正恩氏 非核化「懸念に対応を」 中朝首脳会談 米に譲歩求める

 【北京・川原田健雄】中国政府は10日、習近平国家主席と北朝鮮の金正恩(キムジョンウン)朝鮮労働党委員長が8、9日に北京で会談したと発表した。正恩氏はトランプ米大統領との再会談に向けて努力するとした上で、非核化交渉について「関係各国が北朝鮮の合理的な懸念を重視し、積極的に対応してほしい」と述べ、米側に譲歩を迫った。米朝は今後、再会談に向けた調整を本格化させるとみられ、非核化措置や制裁緩和を巡って歩み寄れるかが焦点となる。

 中国国営通信新華社によると、正恩氏は非核化の立場を堅持すると表明。「朝米首脳の再会談で国際社会から歓迎される成果を得られるよう努力する。関係各国が朝鮮半島問題の全面解決を後押しするよう望む」と呼び掛けた。習氏は「朝米首脳会談が成果を上げることを支持する。関係各国は対話を通じ、それぞれの合理的懸念を解決すべきだ」と正恩氏に同調。中国として建設的な役割を果たすとも述べた。

 朝鮮中央通信も、習氏は「北朝鮮側が主張する原則的な問題は当然の要求であり、解決されなければならない」と述べたと伝えた。

 北朝鮮は核実験場を廃棄したなどとして制裁緩和を求めているが、米国は北朝鮮が非核化対象リストを出すことが先だと主張し、非核化交渉は難航している。今後、中国を巻き込んだ駆け引きが本格化しそうだ。

 朝鮮中央通信によると、習氏は会談で正恩氏からの訪朝招請を快諾、訪朝計画を伝えた。習氏は国家主席就任後、訪朝しておらず、実現すれば国家主席の訪朝は2005年10月の胡錦濤氏以来。

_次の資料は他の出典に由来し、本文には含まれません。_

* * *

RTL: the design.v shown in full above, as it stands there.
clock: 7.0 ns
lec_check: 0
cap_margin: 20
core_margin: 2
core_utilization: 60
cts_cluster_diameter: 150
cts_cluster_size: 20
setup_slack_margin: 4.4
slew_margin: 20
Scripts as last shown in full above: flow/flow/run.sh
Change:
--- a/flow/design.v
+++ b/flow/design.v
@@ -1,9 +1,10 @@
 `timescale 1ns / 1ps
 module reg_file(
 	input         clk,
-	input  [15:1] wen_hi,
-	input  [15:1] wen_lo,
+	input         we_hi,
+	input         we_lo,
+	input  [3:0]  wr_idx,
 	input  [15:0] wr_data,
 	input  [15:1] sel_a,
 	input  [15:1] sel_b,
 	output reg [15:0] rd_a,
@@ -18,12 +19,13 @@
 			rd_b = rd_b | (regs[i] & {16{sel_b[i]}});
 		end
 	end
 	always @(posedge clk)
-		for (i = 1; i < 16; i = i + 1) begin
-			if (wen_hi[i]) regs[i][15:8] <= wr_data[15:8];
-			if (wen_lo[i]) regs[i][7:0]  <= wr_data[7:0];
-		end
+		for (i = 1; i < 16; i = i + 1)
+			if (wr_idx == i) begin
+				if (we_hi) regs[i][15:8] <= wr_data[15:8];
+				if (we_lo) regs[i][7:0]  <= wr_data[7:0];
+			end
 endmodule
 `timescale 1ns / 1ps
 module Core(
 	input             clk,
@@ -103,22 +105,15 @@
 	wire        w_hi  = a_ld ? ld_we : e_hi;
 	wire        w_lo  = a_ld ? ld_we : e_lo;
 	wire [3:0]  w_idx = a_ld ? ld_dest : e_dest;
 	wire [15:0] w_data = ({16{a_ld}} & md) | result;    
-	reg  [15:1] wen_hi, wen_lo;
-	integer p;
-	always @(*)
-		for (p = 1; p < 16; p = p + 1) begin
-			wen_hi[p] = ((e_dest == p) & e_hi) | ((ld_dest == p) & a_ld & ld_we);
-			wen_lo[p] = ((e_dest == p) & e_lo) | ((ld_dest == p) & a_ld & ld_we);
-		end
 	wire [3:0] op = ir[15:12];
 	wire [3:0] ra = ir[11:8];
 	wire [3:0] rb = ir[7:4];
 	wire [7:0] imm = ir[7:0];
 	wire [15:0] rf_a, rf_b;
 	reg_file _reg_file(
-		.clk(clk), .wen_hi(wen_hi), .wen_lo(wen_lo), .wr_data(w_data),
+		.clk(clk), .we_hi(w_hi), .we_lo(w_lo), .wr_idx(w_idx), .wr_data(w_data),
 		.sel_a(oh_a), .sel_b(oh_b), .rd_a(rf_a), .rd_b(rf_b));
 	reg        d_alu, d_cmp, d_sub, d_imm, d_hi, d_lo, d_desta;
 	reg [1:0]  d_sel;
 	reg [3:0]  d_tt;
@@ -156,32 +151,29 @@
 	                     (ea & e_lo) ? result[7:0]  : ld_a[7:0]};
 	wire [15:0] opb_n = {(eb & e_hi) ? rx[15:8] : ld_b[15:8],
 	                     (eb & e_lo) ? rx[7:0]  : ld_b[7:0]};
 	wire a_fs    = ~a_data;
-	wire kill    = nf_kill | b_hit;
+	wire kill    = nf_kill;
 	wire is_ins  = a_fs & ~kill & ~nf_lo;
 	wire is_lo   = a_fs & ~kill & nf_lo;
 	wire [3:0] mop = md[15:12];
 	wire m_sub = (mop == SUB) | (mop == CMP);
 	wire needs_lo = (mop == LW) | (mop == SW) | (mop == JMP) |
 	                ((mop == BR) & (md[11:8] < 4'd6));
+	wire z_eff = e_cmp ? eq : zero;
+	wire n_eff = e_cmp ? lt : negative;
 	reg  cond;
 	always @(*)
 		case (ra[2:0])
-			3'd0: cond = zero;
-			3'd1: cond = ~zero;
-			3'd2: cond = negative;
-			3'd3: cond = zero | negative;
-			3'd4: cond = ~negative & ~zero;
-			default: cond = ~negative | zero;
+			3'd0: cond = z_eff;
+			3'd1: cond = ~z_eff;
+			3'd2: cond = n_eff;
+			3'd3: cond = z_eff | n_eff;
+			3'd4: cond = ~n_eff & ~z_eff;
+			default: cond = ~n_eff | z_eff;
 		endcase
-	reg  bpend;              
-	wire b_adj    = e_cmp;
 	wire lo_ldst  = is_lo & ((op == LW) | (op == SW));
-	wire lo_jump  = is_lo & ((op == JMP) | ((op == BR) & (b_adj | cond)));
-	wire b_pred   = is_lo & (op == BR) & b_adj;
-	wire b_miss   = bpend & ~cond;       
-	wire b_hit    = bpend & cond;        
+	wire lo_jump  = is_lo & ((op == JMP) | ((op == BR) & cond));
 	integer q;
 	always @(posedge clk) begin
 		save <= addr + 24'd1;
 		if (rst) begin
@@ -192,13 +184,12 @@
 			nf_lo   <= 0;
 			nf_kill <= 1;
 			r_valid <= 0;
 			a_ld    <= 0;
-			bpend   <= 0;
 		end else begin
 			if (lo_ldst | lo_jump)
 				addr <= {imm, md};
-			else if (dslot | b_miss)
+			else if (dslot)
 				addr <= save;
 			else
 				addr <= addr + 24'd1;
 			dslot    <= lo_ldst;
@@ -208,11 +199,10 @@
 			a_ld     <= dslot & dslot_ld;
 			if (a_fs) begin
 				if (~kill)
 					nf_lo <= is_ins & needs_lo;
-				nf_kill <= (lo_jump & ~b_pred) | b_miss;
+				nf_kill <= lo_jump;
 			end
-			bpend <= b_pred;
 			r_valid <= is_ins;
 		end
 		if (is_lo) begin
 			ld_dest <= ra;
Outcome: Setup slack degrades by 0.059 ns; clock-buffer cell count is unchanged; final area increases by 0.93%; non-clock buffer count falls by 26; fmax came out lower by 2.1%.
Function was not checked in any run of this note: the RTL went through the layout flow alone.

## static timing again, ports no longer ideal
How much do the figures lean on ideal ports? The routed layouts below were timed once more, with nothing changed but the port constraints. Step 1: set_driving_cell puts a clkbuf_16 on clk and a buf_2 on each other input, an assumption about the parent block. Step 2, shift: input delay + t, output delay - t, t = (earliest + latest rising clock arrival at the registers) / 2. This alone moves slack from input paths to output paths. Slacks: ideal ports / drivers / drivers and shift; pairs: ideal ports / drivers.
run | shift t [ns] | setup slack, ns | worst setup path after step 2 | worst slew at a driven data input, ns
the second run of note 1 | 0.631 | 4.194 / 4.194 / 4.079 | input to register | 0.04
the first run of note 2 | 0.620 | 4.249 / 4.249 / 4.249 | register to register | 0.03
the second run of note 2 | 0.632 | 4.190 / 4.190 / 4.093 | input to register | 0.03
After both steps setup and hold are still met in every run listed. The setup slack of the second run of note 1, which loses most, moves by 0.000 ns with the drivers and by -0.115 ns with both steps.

今年が中朝国交樹立70年に当たることを受け、両首脳は中朝関係を一層強化することでも一致した。

 両首脳は8日に人民大会堂で会談したのに続き、9日も北京の高級ホテル「北京飯店」で会談。正恩氏は「中国の発展の経験は貴重だ。中国への視察を増やしたい」と述べ、習氏は「経済発展に集中することを支持する」と応じた。正恩氏は9日午後に特別列車で北京を出発、10日帰国した。